Organisms, and populations of organisms, are dependent on their environmental interactions both with other living things and with nonliving factors. In any ecosystem, organisms and populations with similar requirements for food, water, oxygen, or other resources may compete with each other for limited resources, access to which consequently constrains their growth and reproduction. Growth of organisms and population increases are limited by access to resources. Emphasis is on cause and effect relationships between resources and growth of individual organisms and the numbers of organisms in ecosystems during periods of abundant and scarce resources.

Life Sciences MS-LS-2.2

Construct an explanation that predicts patterns of interactions among organisms across multiple ecosystems.

Supporting Content

Predatory interactions may reduce the number of organisms or eliminate whole populations of organisms. Mutually beneficial interactions, in contrast, may become so interdependent that each organism requires the other for survival. Although the species involved in these competitive, predatory, and mutually beneficial interactions vary across ecosystems, the patterns of interactions of organisms with their environments are shared. Emphasis is on predicting consistent patterns of interactions in different ecosystems in terms of the relationships among and between organisms.

Life Sciences MS-LS-2.3

Develop a model to describe the cycling of matter and flow of energy among living and nonliving parts of an ecosystem.

Supporting Content

Food webs are models that demonstrate how matter and energy is transferred between producers, consumers, and decomposers as the three groups interact within an ecosystem. Transfers of matter into and out of the physical environment occur at every level. The atoms that make up the organisms in an ecosystem are cycled repeatedly between the living and nonliving parts of the ecosystem.

Life Sciences MS-LS-2.5

Construct an argument supported by evidence that changes to physical or biological components of an ecosystem affect populations.

Supporting Content

Ecosystems are dynamic in nature; their characteristics can vary over time. Disruptions to any physical or biological component of an ecosystem can lead to shifts in its populations.

Life Sciences MS-LS-2.6

Design and evaluate solutions for maintaining biodiversity and ecosystem services.

Supporting Content

Biodiversity describes the variety of species found in Earth's ecosystems. The completeness or integrity of an ecosystem's biodiversity is often used as a measure of its health. Changes in biodiversity can influence ecosystem services that humans rely on.

Life Sciences MS-LS-4.4

Construct an explanation based on evidence that describes how genetic variations of traits in a population increase some individuals’ probability of surviving and reproducing in a specific environment.

Supporting Content

Natural selection leads to the predominance of certain traits in a population, and the suppression of others. Emphasis is on using concepts of natural selection in animals, such as overproduction of offspring, passage of time, variation in a population, selection of favorable traits, and heritability of traits.

Life Sciences MS-LS-4.5

Obtain, evaluate, and communicate information about how technologies allow humans to influence the inheritance of desired traits in organisms.

Supporting Content

In artificial selection, humans have the capacity to influence certain characteristics of organisms by selective breeding. One can choose desired parental traits determined by genes, which are then passed to offspring.

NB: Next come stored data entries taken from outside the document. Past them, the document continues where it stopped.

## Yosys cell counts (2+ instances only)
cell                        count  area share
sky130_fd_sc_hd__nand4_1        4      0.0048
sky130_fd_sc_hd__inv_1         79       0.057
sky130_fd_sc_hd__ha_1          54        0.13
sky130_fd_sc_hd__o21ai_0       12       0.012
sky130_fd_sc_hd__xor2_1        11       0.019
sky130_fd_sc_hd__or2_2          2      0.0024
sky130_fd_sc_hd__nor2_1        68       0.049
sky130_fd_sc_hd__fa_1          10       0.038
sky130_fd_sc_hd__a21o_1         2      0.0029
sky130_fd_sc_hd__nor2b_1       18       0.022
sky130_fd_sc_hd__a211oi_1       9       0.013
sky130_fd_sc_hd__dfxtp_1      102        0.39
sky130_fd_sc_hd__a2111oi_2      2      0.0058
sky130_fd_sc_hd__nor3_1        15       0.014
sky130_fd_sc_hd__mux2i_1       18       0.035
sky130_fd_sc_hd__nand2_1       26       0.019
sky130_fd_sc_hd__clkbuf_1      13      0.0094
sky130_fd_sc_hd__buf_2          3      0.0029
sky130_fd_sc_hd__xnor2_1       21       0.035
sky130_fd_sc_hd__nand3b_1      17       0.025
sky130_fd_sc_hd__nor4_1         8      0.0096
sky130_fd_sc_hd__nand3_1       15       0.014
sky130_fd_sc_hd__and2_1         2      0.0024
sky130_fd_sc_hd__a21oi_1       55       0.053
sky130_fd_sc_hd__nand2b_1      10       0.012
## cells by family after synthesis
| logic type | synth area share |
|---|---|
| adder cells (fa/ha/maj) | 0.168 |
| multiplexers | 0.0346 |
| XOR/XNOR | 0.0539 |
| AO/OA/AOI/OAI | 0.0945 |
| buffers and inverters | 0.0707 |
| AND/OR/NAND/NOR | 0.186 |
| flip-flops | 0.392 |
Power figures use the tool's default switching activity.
**src/rtl/board_renderer.sv**
```systemverilog
// Tetris board rasteriser: snapshots board and falling piece at frame start, then
// streams one plot command per clock (rows, columns, dy, dx) to the frame buffer.
module board_renderer #(
  parameter int unsigned CELL_SIZE   = 4,
  parameter int unsigned ORIGIN_X    = 60,
  parameter int unsigned ORIGIN_Y    = 20,
  parameter int unsigned HIDDEN_ROWS = 3
) (
  input  logic         clk_50,
  input  logic         resetn,
  input  logic         start,
  input  logic [229:0] board_value,
  input  logic         show_falling,
  input  logic [3:0]   t0_x,
  input  logic [3:0]   t1_x,
  input  logic [3:0]   t2_x,
  input  logic [3:0]   t3_x,
  input  logic [4:0]   t0_y,
  input  logic [4:0]   t1_y,
  input  logic [4:0]   t2_y,
  input  logic [4:0]   t3_y,
  input  logic         gameover,
  output logic [7:0]   x,
  output logic [6:0]   y,
  output logic [2:0]   colour,
  output logic         plot,
  output logic         busy,
  output logic         done
);

  localparam int unsigned DW       = (CELL_SIZE > 1) ? $clog2(CELL_SIZE) : 1;
  localparam int unsigned LAST_ROW = 22;
  localparam int unsigned LAST_COL = 9;

  typedef enum logic [1:0] {S_IDLE, S_LATCH, S_DRAW, S_DONE} state_t;

  state_t         r_state;
  logic [229:0]   r_board;
  logic [3:0]     r_tx [4];
  logic [4:0]     r_ty [4];
  logic           r_show;
  logic           r_go;
  logic [4:0]     r_row;
  logic [3:0]     r_col;
  logic [DW-1:0]  r_dy;
  logic [DW-1:0]  r_dx;

  logic [7:0]     w_idx;
  logic           w_stacked;
  logic           w_falling;
  logic [2:0]     w_colour;
  logic           w_last_dx;
  logic           w_last_dy;
  logic           w_last_col;
  logic           w_last_row;

  // Column c of row r lives at bit r*10 + (9-c).
  assign w_idx     = 8'(r_row) * 8'd10 + 8'd9 - 8'(r_col);
  assign w_stacked = r_board[w_idx];

  always_comb begin
    w_falling = 1'b0;
    for (int i = 0; i < 4; i++) begin
      if (r_show && (r_tx[i] == r_col) && (r_ty[i] == r_row)) w_falling = 1'b1;
    end
  end

  assign w_colour   = w_falling ? 3'b110 :
                      w_stacked ? (r_go ? 3'b100 : 3'b111) : 3'b000;
  assign w_last_dx  = (r_dx == DW'(CELL_SIZE - 1));
  assign w_last_dy  = (r_dy == DW'(CELL_SIZE - 1));
  assign w_last_col = (r_col == 4'(LAST_COL));
  assign w_last_row = (r_row == 5'(LAST_ROW));

  always_ff @(posedge clk_50 or negedge resetn) begin
    if (!resetn) begin
      r_state <= S_IDLE;
      r_board <= '0;
      for (int i = 0; i < 4; i++) begin
        r_tx[i] <= '0;
        r_ty[i] <= '0;
      end
      r_show  <= 1'b0;
      r_go    <= 1'b0;
      r_row   <= '0;
      r_col   <= '0;
      r_dy    <= '0;
      r_dx    <= '0;
      x       <= '0;
      y       <= '0;
      colour  <= '0;
      plot    <= 1'b0;
      busy    <= 1'b0;
      done    <= 1'b0;
    end else begin
      case (r_state)
        S_IDLE: begin
          done <= 1'b0;
          if (start) begin
            r_state <= S_LATCH;
            busy    <= 1'b1;
          end
        end
        S_LATCH: begin
          r_board <= board_value;
          r_tx[0] <= t0_x;
          r_tx[1] <= t1_x;
          r_tx[2] <= t2_x;
          r_tx[3] <= t3_x;
          r_ty[0] <= t0_y;
          r_ty[1] <= t1_y;
          r_ty[2] <= t2_y;
          r_ty[3] <= t3_y;
          r_show  <= show_falling;
          r_go    <= gameover;
          r_row   <= 5'(HIDDEN_ROWS);
          r_col   <= '0;
          r_dy    <= '0;
          r_dx    <= '0;
          r_state <= S_DRAW;
        end
        S_DRAW: begin
          // Coordinates are formed at 9 bits and wrap into the narrower outputs.
          plot   <= 1'b1;
          colour <= w_colour;
          x      <= 8'(9'(ORIGIN_X) + 9'(r_col) * 9'(CELL_SIZE) + 9'(r_dx));
          y      <= 7'(9'(ORIGIN_Y) + (9'(r_row) - 9'(HIDDEN_ROWS)) * 9'(CELL_SIZE)
                       + 9'(r_dy));
          if (!w_last_dx) begin
            r_dx <= r_dx + DW'(1);
          end else begin
            r_dx <= '0;
            if (!w_last_dy) begin
              r_dy <= r_dy + DW'(1);
            end else begin
              r_dy <= '0;
              if (!w_last_col) begin
                r_col <= r_col + 4'd1;
              end else begin
                r_col <= '0;
                if (w_last_row) r_state <= S_DONE;
                else            r_row   <= r_row + 5'd1;
              end
            end
          end
        end
        S_DONE: begin
          plot    <= 1'b0;
          busy    <= 1'b0;
          done    <= 1'b1;
          r_state <= S_IDLE;
        end
        default: r_state <= S_IDLE;
      endcase
    end
  end

endmodule

```
**config.mk**
```make
export PLATFORM = sky130hd
export DESIGN_NAME = board_renderer
export DESIGN_NICKNAME = d
export VERILOG_FILES = /design/src/rtl/board_renderer.sv
export SDC_FILE = /design/constraint.sdc
export NUM_CORES = 1
export LEC_CHECK = 0
export BUFFER_PORTS_ARGS = -buffer_cell sky130_fd_sc_hd__buf_4
export CAP_MARGIN = 20
export CORE_MARGIN = 4
export CORE_UTILIZATION = 50
export CTS_CLUSTER_SIZE = 24
export DETAILED_ROUTE_END_ITERATION = 12
export PLACE_DENSITY_LB_ADDON = 0.25
export SYNTH_ARGS = -nofsm -noshare
export SYNTH_HDL_FRONTEND = slang
export SYNTH_SLANG_ARGS = --single-unit
export TNS_END_PERCENT = 10
```
**constraint.sdc**
```tcl
create_clock -name clk_50 -period 6.7 [get_ports clk_50]
set_input_delay 0.335 -clock clk_50 [delete_from_list [all_inputs] [get_ports clk_50]]
set_output_delay 0.335 -clock clk_50 [all_outputs]
set_load 0.02 [all_outputs]
```
# After elaboration in Yosys (flattened, before gate mapping)
# Cells that the tools add are included.
# op_classes
order_cmp	1
bitwise	0
n_div	0
addsub	11
shifts	0
n_mux	33
reduce_logical	17
eq_ne	21
mul	1
# op_table
operator	count
5-bit equality test	4
5-bit two-way mux	4
2-bit two-way mux	9
4-bit equality test	4
4-bit two-way mux	3
2-bit inequality test, second input constant	6
5-bit case mux with 2 select lines	1
5-bit AND reduction	2
8-bit by 9-bit less-than comparator with 1-bit output, second input constant	1
7-bit by 2-bit adder with 8-bit output	1
8-bit by 4-bit adder with 8-bit output, second input constant	1
1-bit binary-select mux with 8-bit select	1
2-bit equality test, second input constant	4
1-bit logical AND	8
2-bit case mux with 2 select lines	2
2-bit case mux with 4 select lines	1
4-bit case mux with 2 select lines	1
8-bit by 4-bit subtractor with 8-bit output	1
6-bit by 6-bit adder with 7-bit output, first input constant	1
6-bit by 7-bit adder with 7-bit output, first input constant	1
7-bit by 2-bit adder with 7-bit output	1
5-bit by 3-bit multiplier with 7-bit output, second input constant	1
1-bit two-way mux	6
3-bit two-way mux	2
other kinds (12)	18
# word_totals
input_bits	271
elab_cells	106
n_memories	0
latch_bits	0
output_inout_bits	21
ramBits	0
rom_bits	0
regBits	304

# Depth between registers and ports, before layout
# Gate-level depths: netlist (run 1).
# depth
ltp_word	8
ltp_mapped	16
mapped_depth_nobuf	13

# Least setup slack after synthesis (run 1)
# No wires, ideal clock.
# synth_path
kind	register -> register
from	reg r_col[2]
to	reg colour[1]
required_time_ns	6.623
t_arrival_ns	3.265
period_less_slack_ns	3.342
path_slack_ns	3.358
path_stages_with_launch	13
setup_ns	0.077
path_buffers	2
path_cell_list	dfrtp_1 clkbuf_1 inv_1 ha_1 ha_1 fa_1 xnor2_1 and2_2 buf_2 a221o_1 o2111a_1 a2111o_1 a21oi_1
# synth_between
elab_chain_cells	8
elab_cells_between_ends	21
cone_classes	add/sub: 1; eq/ne: 4; mux: 8; reduce/logical: 8
# synth_rtl
item	line_no	source
start, declared	44	logic [3:0] r_col;
start signal, assigned	138	r_col <= r_col + 4'd1;
parallel branches: the longest is 7 deep, another holds 8-bit by 4-bit subtractor with 8-bit output	-	
3-bit two-way mux (*)	68	assign w_colour = w_falling ? 3'b110 :
end signal, assigned	125	colour <= w_colour;
end, declared	25	output logic [2:0] colour,
# Every way passes the cells marked *. The select of a mux whose other input is x is not followed.
# A chain may end at the register's enable or synchronous reset.

# Worst setup path after layout (run 1)
# layout_path
from	reg r_row[2]
to	reg colour[0]
# layout_between
elab_chain_cells	7
elab_cells_between_ends	19
cone_classes	add/sub: 2; mul: 1; eq/ne: 4; mux: 8; reduce/logical: 4
# layout_rtl
item	line_no	source
start, declared	43	logic [4:0] r_row;
start signal, assigned	116	r_row <= 5'(HIDDEN_ROWS);
start signal, assigned	142	else r_row <= r_row + 5'd1;
5-bit by 3-bit multiplier with 7-bit output / 5-bit equality test (equally long branches)	58, 64	
8-bit by 4-bit adder with 8-bit output / 1-bit logical AND (equally long branches)	58, 64	
8-bit by 4-bit subtractor with 8-bit output / 1-bit two-way mux (equally long branches)	58, 64	
1-bit binary-select mux with 8-bit select / 1-bit two-way mux (equally long branches)	59, 64	
1-bit two-way mux (on tied branches)	59, 64	
3-bit two-way mux / 1-bit two-way mux (equally long branches)	69, 64	
3-bit two-way mux (*)	68	
# Every way passes the cells marked *; elsewhere a longest branch is shown, timed or not. The select of a mux whose other input is x is not followed.

==> qor.yml, run 1 <==
layout:
  final_util: 0.627
  final_nets: 1603
  synthToLayoutAreaGrowth_pct: 23.7
  fin_area_um2: 18000
  drive_gt1_frac: 0.503
  instances_no_fill: 1706
  diodes: 0
critical_path:
  crit_path_end_kind: "register"
  r2r-start: "r_row[2]"
  path_cells: "ha_1 -> inv_1 -> ha_1 -> inv_1 -> fa_1 -> xnor2_1 -> and2_2 -> o211ai_1 -> a41oi_1 -> a41oi_1 -> a2111o_1 -> o2bb2ai_1"
  arrival_ns: 4.28
  slowest_delay_ns: 0.60
  r2r_end: "colour[0]"
  reg2reg_slack_ns: 2.85
  worstSetupStartpointType: "register"
  critical_path_class: "register to register"
  r2r_cells: 12
  critPathMaxFanout: 15
  cp_slowest_cell: "dfrtp_1"
  cp.required_ns: 7.13
timing:
  period_share: 0.574
  tns_ns: 0
  fin_crit_ns: 3.85
  setup_viol_count_final: 0
  hold_viol_final: 10
  max_freq_mhz: 260
  skew_ns: 0.0218
  worst_slew_pin_slew_ns: 1.12
  drv_slew: 0
  holdWs_ns: -0.0426
  slew_headroom: 0.256
  rsz0062_at_grt: "no"
power_and_ir_drop:
  cellLeakagePower_uw: 0.00812
  power.total_uw: 4030
  powerDensity_nw_per_um2: 224
  ir_drop_v: 0.000189
yosys:
  synthArstFlopShare: 1.00
  ys_types: 53
  yosysWarnings: 0
  synthesis.nets: 1337
  synth_seq_cells: 303
  synthFlopType: "dfrtp_1"
  synth.cell_area_um2: 14500
  ys_seq_area_frac: 0.521
  synth_cells: 1036
  synth-edff-count: 0
  avgSynthCellArea_um2: 14.0
place:
  hpwl_um: 25500
  io_buffers: 290
  place_inst: 1650
  place_area_um2: 16900
  gp_congestion: 0.809
floorplanning:
  start_util: 0.507
  dieHeight_um: 179
  core-area_um2: 28700
  io_pins: 292
  dieWidth_um: 179
  row_count: 62
  dieArea_um2: 31900
route:
  vias: 9406
  drt_wl_total_um: 35800
  post_drt_wl_per_cell_um: 21.0
  drt-pass1-iter-count: 6
  ant_nets: 0
  drc_errors: 0
  drt-vias-per-instance: 5.51
  drt_iter0_drc: 434
clocking:
  cts.path.max_buffers: 3
  clkLatencyLatePin_ns: 0.51
  clock_sinks: 303
  cts_max_level: 2
  cts_tree: "done"
  post-cts-setup-buffers: 0
  holdBufCountCts: 0
  cts-resized-gates: 0
  cts_buffers: 34
  clkTransAtPathRegs_ns: 0.06
  cts_root_buf: "clkbuf_16"
global_routing:
  grt_pass1_vias: 9754
  grt_remaining_overflow: 0
  grt_pass1_wl_um: 54700
  grt_max_degree: 161
  grt_antenna_before_repair: 0
  grt.total_usage: 0.223
min_path:
  holdCritPathClass: "input pin to asynchronous set/reset pin"
flow_run:
  cap_violations: 0
status:
  violations: "hold timing"
  status: "finished, violations left"
==> final cells by class <==
type	instances	area, um2
repair buffers	298	2270
inverters	23	86.3
well taps	384	480
clock buffers	47	971
clock inverters	9	77.6
multi-input cells	642	6520
flip-flops and latches	303	7590
fillers	2224	10700
==> synth_stat cells, drive strengths merged (2+ instances only) <==
master | n | area, um2
a21oi | 21 | 105
dfrtp | 303 | 7580
a41oi | 2 | 17.5
xor2 | 33 | 289
buf | 26 | 183
nor2b | 5 | 31.3
o21ai | 15 | 75.1
clkbuf | 42 | 198
a22oi | 5 | 37.5
mux4 | 47 | 1120
a21o | 2 | 15.0
a211oi | 2 | 15.0
nand4 | 12 | 75.1
nand3b | 2 | 15.0
ha | 28 | 350
fa | 2 | 40.0
o22ai | 3 | 18.8
a221oi | 2 | 17.5
nand2 | 48 | 180
o211ai | 5 | 37.5
nand4b | 2 | 17.5
nor2 | 25 | 93.8
inv | 23 | 86.3
nor3 | 9 | 45.0
mux2i | 25 | 250
nor4 | 4 | 25.0
and2 | 3 | 20.0
nand3 | 17 | 85.1
mux2 | 282 | 3180
a31oi | 4 | 25.0
xnor2 | 19 | 166
o31ai | 3 | 22.5
a32oi | 3 | 26.3
==> critical path, delay by kind of cell, from the launching register on <==
kind | cells | cell delay (ns)
flip-flops | 1 | 0.60
AO/OA/AOI/OAI | 5 | 1.14
XOR/XNOR | 1 | 0.45
adder cells (fa/ha/maj) | 3 | 1.14
AND/OR/NAND/NOR | 1 | 0.33
buffers and inverters | 2 | 0.10
==> through the flow <==
stage,hold WS [ns],setup slack [ns]
after floorplan,0.0394,3.36
after global placement,0.475,2.53
after detailed placement,0.487,2.93
after CTS,0.0324,2.89
after global routing,0.0372,2.60
final,-0.0426,2.85
==> placed cells by master (no fill, tap or decap), types with 21 or more instances in the layout <==
| cell type | n |
|---|---|
| a21oi_1 | 21 |
| buf_4 | 295 |
| clkbuf_16 | 35 |
| dfrtp_1 | 302 |
| ha_1 | 25 |
| inv_1 | 22 |
| mux2_2 | 282 |
| mux2i_1 | 25 |
| mux4_2 | 30 |
| nand2_1 | 48 |
| nor2_1 | 25 |
| xor2_1 | 33 |
==> per-layer routing <==
metal,share of wire,GRT usage,routed length [um],vias up
li1,-,-,-,4294
met1,0.41,0.297,14700,4780
met2,0.49,0.364,17500,286
met3,0.078,0.0583,2780,46
met4,0.024,0.0652,860,0
met5,0,0,0,-
==> logic make-up after synthesis <==
logic type,after synthesis,share of synthesized area
multiplexers,354,0.313
buffers and inverters,91,0.0321
XOR/XNOR,52,0.0313
AO/OA/AOI/OAI,75,0.0336
other,1,0.000258
adder cells (fa/ha/maj),30,0.0268
flip-flops,303,0.521
AND/OR/NAND/NOR,130,0.0418
==> where the power goes <==
group | switching, uW | total (uW) | internal (uW)
sequential | 46.6 | 1960 | 1910
combinational | 109 | 305 | 196
clock | 720 | 1770 | 1050
total | 876 | 4030 | 3160
==> how the worst max path moves through the flow <==
stage,to,cells past startpoint,start,slack [ns]
finish,colour[0],12,r_row[2],2.85
detailed placement,colour[0],12,r_row[2],2.93
CTS,colour[1],12,r_row[2],2.89
floorplan,colour[1],12,r_col[2],3.36
global placement,colour[1],9,r_col[2],2.53
global route,colour[1],12,r_row[2],2.60
==> sequential cells by signal (all words and copies together), names as in the netlist, 3 cells and up <==
name and count:
r_row 5, x 7, colour 3, r_ty 20, r_board 230, r_tx 16, y 7, r_col 4
No activity file was read; power rests on OpenSTA's default activity.
==> run 2: changes to the inputs <==
Settings changed: ABC_AREA from default to 1.
Clock period 6.7 ns to 4 ns, I/O delays scaled along.
==> qor.yml, run 2 <==
status:
  status: "complete, no violations"
layout:
  drive_gt1_frac: 0.148  # -0.355
  synthToLayoutAreaGrowth_pct: 41.1
  final_cell_mix: "nand2_1, buf_4, dfrtp_1"
  fin_area_um2: 21100  # +17%
  top_register: "r_board"
  layout_commonest_cell: "nand2_1"
  top_regs: "r_board: 230 flops, r_ty: 20 flops, r_tx: 16 flops"
  largest_reg_flops: 230  # unchanged
  final_nets: 2780  # +73%
  nFillCells: 2165  # -2.7%
clocking:
  clock_sinks: 303  # unchanged
  post-cts-setup-buffers: 0  # unchanged
  cts-resized-gates: 0  # unchanged
  clkLatencyLatePin_ns: 0.53  # +0.02 ns
  cts_tree: "done"
  cts_root_buf: "clkbuf_16"
  clkTransAtPathRegs_ns: 0.06  # about the same
  cts.path.max_buffers: 3  # unchanged
  cts_buffers: 35  # +2.9%
  cts_max_level: 2  # unchanged
yosys:
  synthFlopType: "dfrtp_1"
  synth.top_cell.area_share: 0.507  # -0.0146
  synth-edff-count: 0  # unchanged
  ys_types: 29  # -45%
  synthArstFlopShare: 1.00  # unchanged
  yosysWarnings: 0  # unchanged
  yosysMostFrequentCell: "nand2_1"
  synth_cells: 1983  # +91%
  synthesis.nets: 2284  # +71%
  avgSynthCellArea_um2: 7.55  # -46%
  synth_area_leaders: "dfrtp_1, nand2_1, nand3_1, o21ai_0, inv_1"
  ys_seq_area_frac: 0.507  # -0.0146
  synth_seq_cells: 303  # unchanged
  synth_common_cells: "nand2_1, dfrtp_1, nand3_1"
  synth_top_cell_by_area: "dfrtp_1"
  synth.cell_area_um2: 15000  # +2.9%
critical_path:
  critPathMaxFanout: 13  # -2
  reg2reg_slack_ns: 0.33  # -2.52 ns
  cp_slowest_cell: "fa_1"
  path_common_cell: "nand2_1"
  r2r-start: "r_row[2]"
  arrival_ns: 4.07  # -0.21 ns
  worstSetupStartpointType: "register"
  cp.required_ns: 4.40  # -2.73 ns
  critical_path_class: "register to register"
  slowest_delay_ns: 0.95  # +0.35 ns
  r2r_end: "colour[1]"
  path_cells: "ha_1 -> inv_1 -> ha_1 -> inv_1 -> fa_1 -> inv_1 -> nor2_1 -> nand3_1 -> nand2_1 -> nor2_1 -> nand2_1 -> nand2_1 -> nand2_1 -> nand3_2 -> nand3_1 -> a21oi_1"
  crit_path_end_kind: "register"
  r2r_cells: 16  # +4
floorplanning:
  io_pins: 292  # unchanged
  dieHeight_um: 181  # +1.4%
  start_util: 0.506  # about the same
  core-area_um2: 29600  # +3.0%
  dieArea_um2: 32800  # +2.8%
  row_count: 63  # +1.6%
  dieWidth_um: 181  # +1.4%
route:
  dr_wl_met3_um: 3370  # +21%
  drt-met1-wl_um: 20000  # +36%
  post_drt_wl_per_cell_um: 17.5  # -17%
  drc_errors: 0  # unchanged
  drt-vias-per-instance: 5.26  # -4.6%
  drt-pass1-iter-count: 5  # -1
  drt_iter0_drc: 1380  # +220%
  ant_nets: 0  # unchanged
  route.met2.wl_um: 24900  # +43%
  vias: 15300  # +62%
  top_layer: "met4"
  drt_wl_total_um: 50600  # +41%
power_and_ir_drop:
  powerDensity_nw_per_um2: 340  # +52%
  cellLeakagePower_uw: 0.0107  # +32%
  ir_drop_v: 0.000281  # +49%
  power.total_uw: 7170  # +78%
timing:
  rsz0062_at_grt: "no"
  worst_slew_pin_slew_ns: 1.06  # -0.0564 ns
  max_freq_mhz: 273  # +4.8%
  drv_slew: 0  # unchanged
  skew_ns: 0.0248  # +0.00298 ns
  fin_crit_ns: 3.67  # -0.178 ns
  setup_viol_count_final: 0  # unchanged
  tns_ns: 0  # unchanged
  slew_headroom: 0.293  # +0.0376
  period_share: 0.917  # +0.343
  holdWs_ns: 0.0223  # +0.0649 ns
  hold_viol_final: 0  # -10
global_routing:
  grt_pass1_vias: 15700  # +61%
  grt_max_degree: 216  # +34%
  grt_remaining_overflow: 0  # unchanged
  grt.total_usage: 0.305  # +0.0822
  grt_antenna_before_repair: 7  # +7
  grt_pass1_wl_um: 81500  # +49%
min_path:
  holdCritPathClass: "input pin to register"
  holdPathStages: 5
  hp-start: "start"
  holdPathEnd: "busy"
place:
  place_area_um2: 17300  # +1.9%
  gp_congestion: 0.889  # +10%
  io_buffers: 290  # unchanged
  hpwl_um: 29700  # +17%
flow_run:
  cap_violations: 0  # unchanged
run 2: how the worst max path moves through the flow:
| stage | cells past startpoint | to | start | slack (ns) |
|---|---|---|---|---|
| final | 16 | colour[1] | r_row[2] | 0.33 |
| after global routing | 16 | colour[1] | r_row[2] | 0.02 |
| after CTS | 16 | colour[1] | r_row[2] | 0.33 |
| after detailed placement | 16 | colour[1] | r_row[2] | 0.33 |
| after global placement | 16 | colour[1] | r_row[2] | 0.53 |
| after floorplan | 13 | colour[1] | r_row[1] | 1.31 |
run 2: area by class of cell:
class,instances,area [um2],area share
flip-flops and latches,303,7590,0.359
multi-input cells,1459,6430,0.304
repair buffers,577,5060,0.240
clock buffers,53,1050,0.0500
well taps,390,488,0.0231
inverters,103,394,0.0187
clock inverters,8,80.1,0.00379
diodes,7,17.5,0.000830
run 2: report_power, final:
part	leakage (uW)	internal [uW]	switching (uW)
combinational	0.00661	435	300
sequential	0.00354	3210	78.5
clock	0.000563	1890	1270
total	0.0107	5530	1650
run 2: logic make-up (layout without fill, tap and decap cells):
group,after synthesis,after routing,share of synthesized area
AND/OR/NAND/NOR,1273,1273,0.339
buffers and inverters,221,741,0.0649
other,1,8,0.000251
flip-flops,303,303,0.507
XOR/XNOR,33,33,0.0206
adder cells (fa/ha/maj),30,30,0.0261
AO/OA/AOI/OAI,122,122,0.0421
run 2: per-layer routing:
| metal | vias to the layer above | track usage |
|---|---|---|
| met1 | 7233 | 0.391 |
| met3 | 159 | 0.0517 |
| met2 | 683 | 0.518 |
| li1 | 7183 | - |
| met4 | 0 | 0.123 |
| met5 | - | 0 |
run 2: what timing repair did:
| item | CTS | global route |
|---|---|---|
| hold buffers | 269 | 0 |
| setup endpoints to repair | 0 | 0 |
| hold endpoints to repair | 392 | 0 |
run 2: worst max-delay path, delay by kind of cell, from the launching register on:
family | cells | cell delay [ns]
compound gates | 1 | 0.06
flops | 1 | 0.54
buf+inv | 3 | 0.49
simple gates | 9 | 0.90
fa+ha+maj | 3 | 1.57
run 2: through the flow:
stage,setup WS (ns),instances,util
3_3_place_gp,0.527,2563,0.584
3_5_place_dp,0.332,2563,0.584
4_1_cts,0.330,2893,0.714
2_1_floorplan,1.31,1983,-
5_1_grt,0.0242,2900,0.714
6_report,0.331,2900,0.714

Earth and Space Sciences MS-ESS-3.3

Apply scientific practices to design a method for monitoring human activity and increasing beneficial human influences on the environment.

Supporting Content

Human activities can positively and negatively influence the biosphere, sometimes altering natural habitats and ecosystems. Technology and engineering can potentially help us best manage natural resources as populations increase.  Examples of the design process include examining human interactions and designing feasible solutions that promote stewardship. Examples can include water usage (such as stream and river use, aquifer recharge, or dams and levee construction); land usage (such as urban development, agriculture, wetland benefits, stream reclamation, or fire restoration); and pollution (such as of the air, water, or land).